Cumhuriyet Halk Partisi’nin Baas zihniyetini temsil edercesine hareket etmesi ve Alevi toplumu üzerinden politika yapması, hastalıklı bir siyasi tutumunun yansıması olarak değerlendirilmiştir. CHP’nin mezhepsel provokasyonu, sadece Türkiye’yi değil, aynı zamanda İslam dünyasını da olumsuz etkileme potansiyeline sahiptir.
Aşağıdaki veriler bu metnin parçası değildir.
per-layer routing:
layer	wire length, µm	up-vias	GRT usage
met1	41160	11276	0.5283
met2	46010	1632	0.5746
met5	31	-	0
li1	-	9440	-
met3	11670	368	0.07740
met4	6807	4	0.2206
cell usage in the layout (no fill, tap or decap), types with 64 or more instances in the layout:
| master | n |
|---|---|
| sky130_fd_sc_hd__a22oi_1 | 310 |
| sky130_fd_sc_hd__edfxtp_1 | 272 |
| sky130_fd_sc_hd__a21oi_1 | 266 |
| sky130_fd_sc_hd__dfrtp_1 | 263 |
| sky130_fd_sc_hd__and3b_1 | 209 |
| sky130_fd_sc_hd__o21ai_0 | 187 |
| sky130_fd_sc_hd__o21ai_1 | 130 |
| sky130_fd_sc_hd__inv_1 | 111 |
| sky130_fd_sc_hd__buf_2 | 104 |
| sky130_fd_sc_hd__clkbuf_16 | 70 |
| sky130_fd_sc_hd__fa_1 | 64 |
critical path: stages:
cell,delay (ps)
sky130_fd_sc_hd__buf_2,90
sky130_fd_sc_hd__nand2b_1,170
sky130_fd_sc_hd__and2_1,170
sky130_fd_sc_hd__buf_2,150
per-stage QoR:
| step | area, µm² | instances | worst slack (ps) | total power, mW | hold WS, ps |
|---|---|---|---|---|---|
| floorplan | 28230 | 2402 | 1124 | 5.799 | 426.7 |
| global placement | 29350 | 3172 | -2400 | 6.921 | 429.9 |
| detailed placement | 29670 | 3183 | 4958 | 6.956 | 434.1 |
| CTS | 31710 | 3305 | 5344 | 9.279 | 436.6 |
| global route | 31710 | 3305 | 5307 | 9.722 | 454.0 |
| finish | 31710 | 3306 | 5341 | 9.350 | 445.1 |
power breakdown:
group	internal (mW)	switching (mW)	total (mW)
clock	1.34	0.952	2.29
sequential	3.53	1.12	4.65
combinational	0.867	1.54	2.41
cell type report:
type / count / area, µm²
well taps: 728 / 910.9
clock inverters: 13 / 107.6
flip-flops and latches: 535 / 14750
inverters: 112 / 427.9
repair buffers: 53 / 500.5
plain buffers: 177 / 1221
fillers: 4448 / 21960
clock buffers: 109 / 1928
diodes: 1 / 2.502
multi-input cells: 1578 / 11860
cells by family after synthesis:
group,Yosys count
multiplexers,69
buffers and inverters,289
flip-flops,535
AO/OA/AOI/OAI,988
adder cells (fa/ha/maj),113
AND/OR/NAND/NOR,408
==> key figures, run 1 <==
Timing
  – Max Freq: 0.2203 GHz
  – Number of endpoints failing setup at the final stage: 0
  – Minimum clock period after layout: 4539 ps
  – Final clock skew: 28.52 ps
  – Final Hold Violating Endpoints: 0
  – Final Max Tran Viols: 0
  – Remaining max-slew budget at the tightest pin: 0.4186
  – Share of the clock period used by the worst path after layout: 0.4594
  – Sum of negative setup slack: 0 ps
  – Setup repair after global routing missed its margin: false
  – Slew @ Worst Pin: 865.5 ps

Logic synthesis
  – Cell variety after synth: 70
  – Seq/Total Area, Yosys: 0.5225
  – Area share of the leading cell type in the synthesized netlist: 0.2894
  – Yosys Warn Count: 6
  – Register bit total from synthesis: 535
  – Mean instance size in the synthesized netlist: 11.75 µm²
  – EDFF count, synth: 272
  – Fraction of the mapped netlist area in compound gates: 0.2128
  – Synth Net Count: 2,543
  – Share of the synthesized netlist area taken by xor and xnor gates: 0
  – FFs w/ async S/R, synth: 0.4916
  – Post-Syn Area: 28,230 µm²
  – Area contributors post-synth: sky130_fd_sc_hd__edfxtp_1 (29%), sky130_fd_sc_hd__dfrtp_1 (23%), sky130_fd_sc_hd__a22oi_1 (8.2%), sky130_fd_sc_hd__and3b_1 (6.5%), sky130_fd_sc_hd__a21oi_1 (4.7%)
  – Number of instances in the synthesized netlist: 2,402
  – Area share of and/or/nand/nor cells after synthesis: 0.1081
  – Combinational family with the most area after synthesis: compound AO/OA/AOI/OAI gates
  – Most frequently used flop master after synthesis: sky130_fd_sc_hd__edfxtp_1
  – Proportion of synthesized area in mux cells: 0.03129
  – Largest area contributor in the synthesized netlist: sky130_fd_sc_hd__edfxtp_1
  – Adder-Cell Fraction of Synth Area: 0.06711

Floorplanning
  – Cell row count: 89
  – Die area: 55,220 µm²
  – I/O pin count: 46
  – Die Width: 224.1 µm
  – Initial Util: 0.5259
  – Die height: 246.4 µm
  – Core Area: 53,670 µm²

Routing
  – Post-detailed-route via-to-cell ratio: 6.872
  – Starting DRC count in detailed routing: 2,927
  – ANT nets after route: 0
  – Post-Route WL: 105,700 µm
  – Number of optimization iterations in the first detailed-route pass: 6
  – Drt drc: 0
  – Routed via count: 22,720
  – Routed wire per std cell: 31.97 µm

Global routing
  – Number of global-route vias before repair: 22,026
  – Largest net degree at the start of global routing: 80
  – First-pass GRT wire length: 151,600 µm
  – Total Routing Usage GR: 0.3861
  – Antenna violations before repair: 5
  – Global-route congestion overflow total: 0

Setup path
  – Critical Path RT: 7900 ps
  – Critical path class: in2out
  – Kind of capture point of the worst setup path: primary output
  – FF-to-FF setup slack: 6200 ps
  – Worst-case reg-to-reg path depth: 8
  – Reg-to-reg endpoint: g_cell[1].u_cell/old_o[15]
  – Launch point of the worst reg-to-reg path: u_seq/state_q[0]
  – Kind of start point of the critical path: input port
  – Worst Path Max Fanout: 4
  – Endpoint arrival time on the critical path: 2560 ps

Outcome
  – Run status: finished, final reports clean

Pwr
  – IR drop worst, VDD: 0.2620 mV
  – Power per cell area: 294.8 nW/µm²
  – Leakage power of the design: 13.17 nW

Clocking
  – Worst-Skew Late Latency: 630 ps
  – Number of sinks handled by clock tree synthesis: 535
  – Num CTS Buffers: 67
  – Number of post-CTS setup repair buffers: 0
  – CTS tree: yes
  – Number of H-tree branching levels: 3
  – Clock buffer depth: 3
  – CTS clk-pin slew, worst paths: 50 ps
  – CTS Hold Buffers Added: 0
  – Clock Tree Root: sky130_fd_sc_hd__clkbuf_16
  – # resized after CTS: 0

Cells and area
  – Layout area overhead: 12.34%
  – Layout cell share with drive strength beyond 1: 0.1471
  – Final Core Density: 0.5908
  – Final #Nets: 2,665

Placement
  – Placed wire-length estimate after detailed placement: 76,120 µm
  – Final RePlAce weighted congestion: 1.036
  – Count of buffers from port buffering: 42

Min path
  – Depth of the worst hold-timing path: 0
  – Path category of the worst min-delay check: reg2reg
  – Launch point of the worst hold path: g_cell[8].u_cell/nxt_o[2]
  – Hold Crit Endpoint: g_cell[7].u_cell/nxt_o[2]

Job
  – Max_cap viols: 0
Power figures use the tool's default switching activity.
“CHP’NİN YOLU YOL DEĞİLDİR”
Alevi kardeşlerimiz bizim için çok değerlidir ve bu inanç grubu, İslam toplumunun ayrılmaz bir parçasıdır. Alevi ve Sünni arasına uçurum açmaya çalışanlar, bu gruplar arasında düşmanlık yaratmaya yönelik her yaklaşım, din ve millet düşmanlığı sayılmalıdır. Ne Alevi ne de Sünni toplumu, bu tür ölümcül oyunlara prim vermeyecektir. CHP’nin izlediği politika, toplumda fitne ve fesat oluşturma amacı taşımaktadır.
Siyasi ayrımcılık ve mezhepçilik peşinde koşanlar, insanlığa ve yasalara karşı suç işlemekten başka bir eylemde bulunmamaktadırlar.
“DEM PARTİ’NİN TUTUMU NETLEŞMELİ”
DEM Parti’nin bu çatışmalı duruma karşı net bir tutum belirlemesi gerektiği vurgulanmıştır. CHPl ile olan ilişkilerinde, etnik ve mezhepsel gündemlerin tahrip edici etkisini göz önünde bulundurarak hareket etmeleri gerektiği ifade edilmektedir. PKK ile ilişkilendirilen politikalarla Türk toplumunun huzurunu bozacak girişimlerde bulunmalarının önüne geçilmelidir. DEM Parti’nin bu yönde alacağı kararların önemi büyüktür.
Türkiye, terörizmi kökünden temizleme aşamasındayken, siyasi kimliğini etnik ve mezhepsel tahriklerle besleyen fırsatçı siyasetçiler, hem halktan hem de yasalardan gereken yanıtı alacaklardır.
Milliyetçi Hareket Partisi, mevcut belalarla mücadele ederken, daha tehlikeli sorunların ortaya çıkmasını istememekte ve her kesimi, özellikle siyasi partileri, sorumlu ve duyarlı olmaya çağırmaktadır.
Unutulmamalıdır ki, ateşe dökülen benzin ilk dökeni yakacak; rüzgardan medet umanların çatısı ilk önce uçacaktır.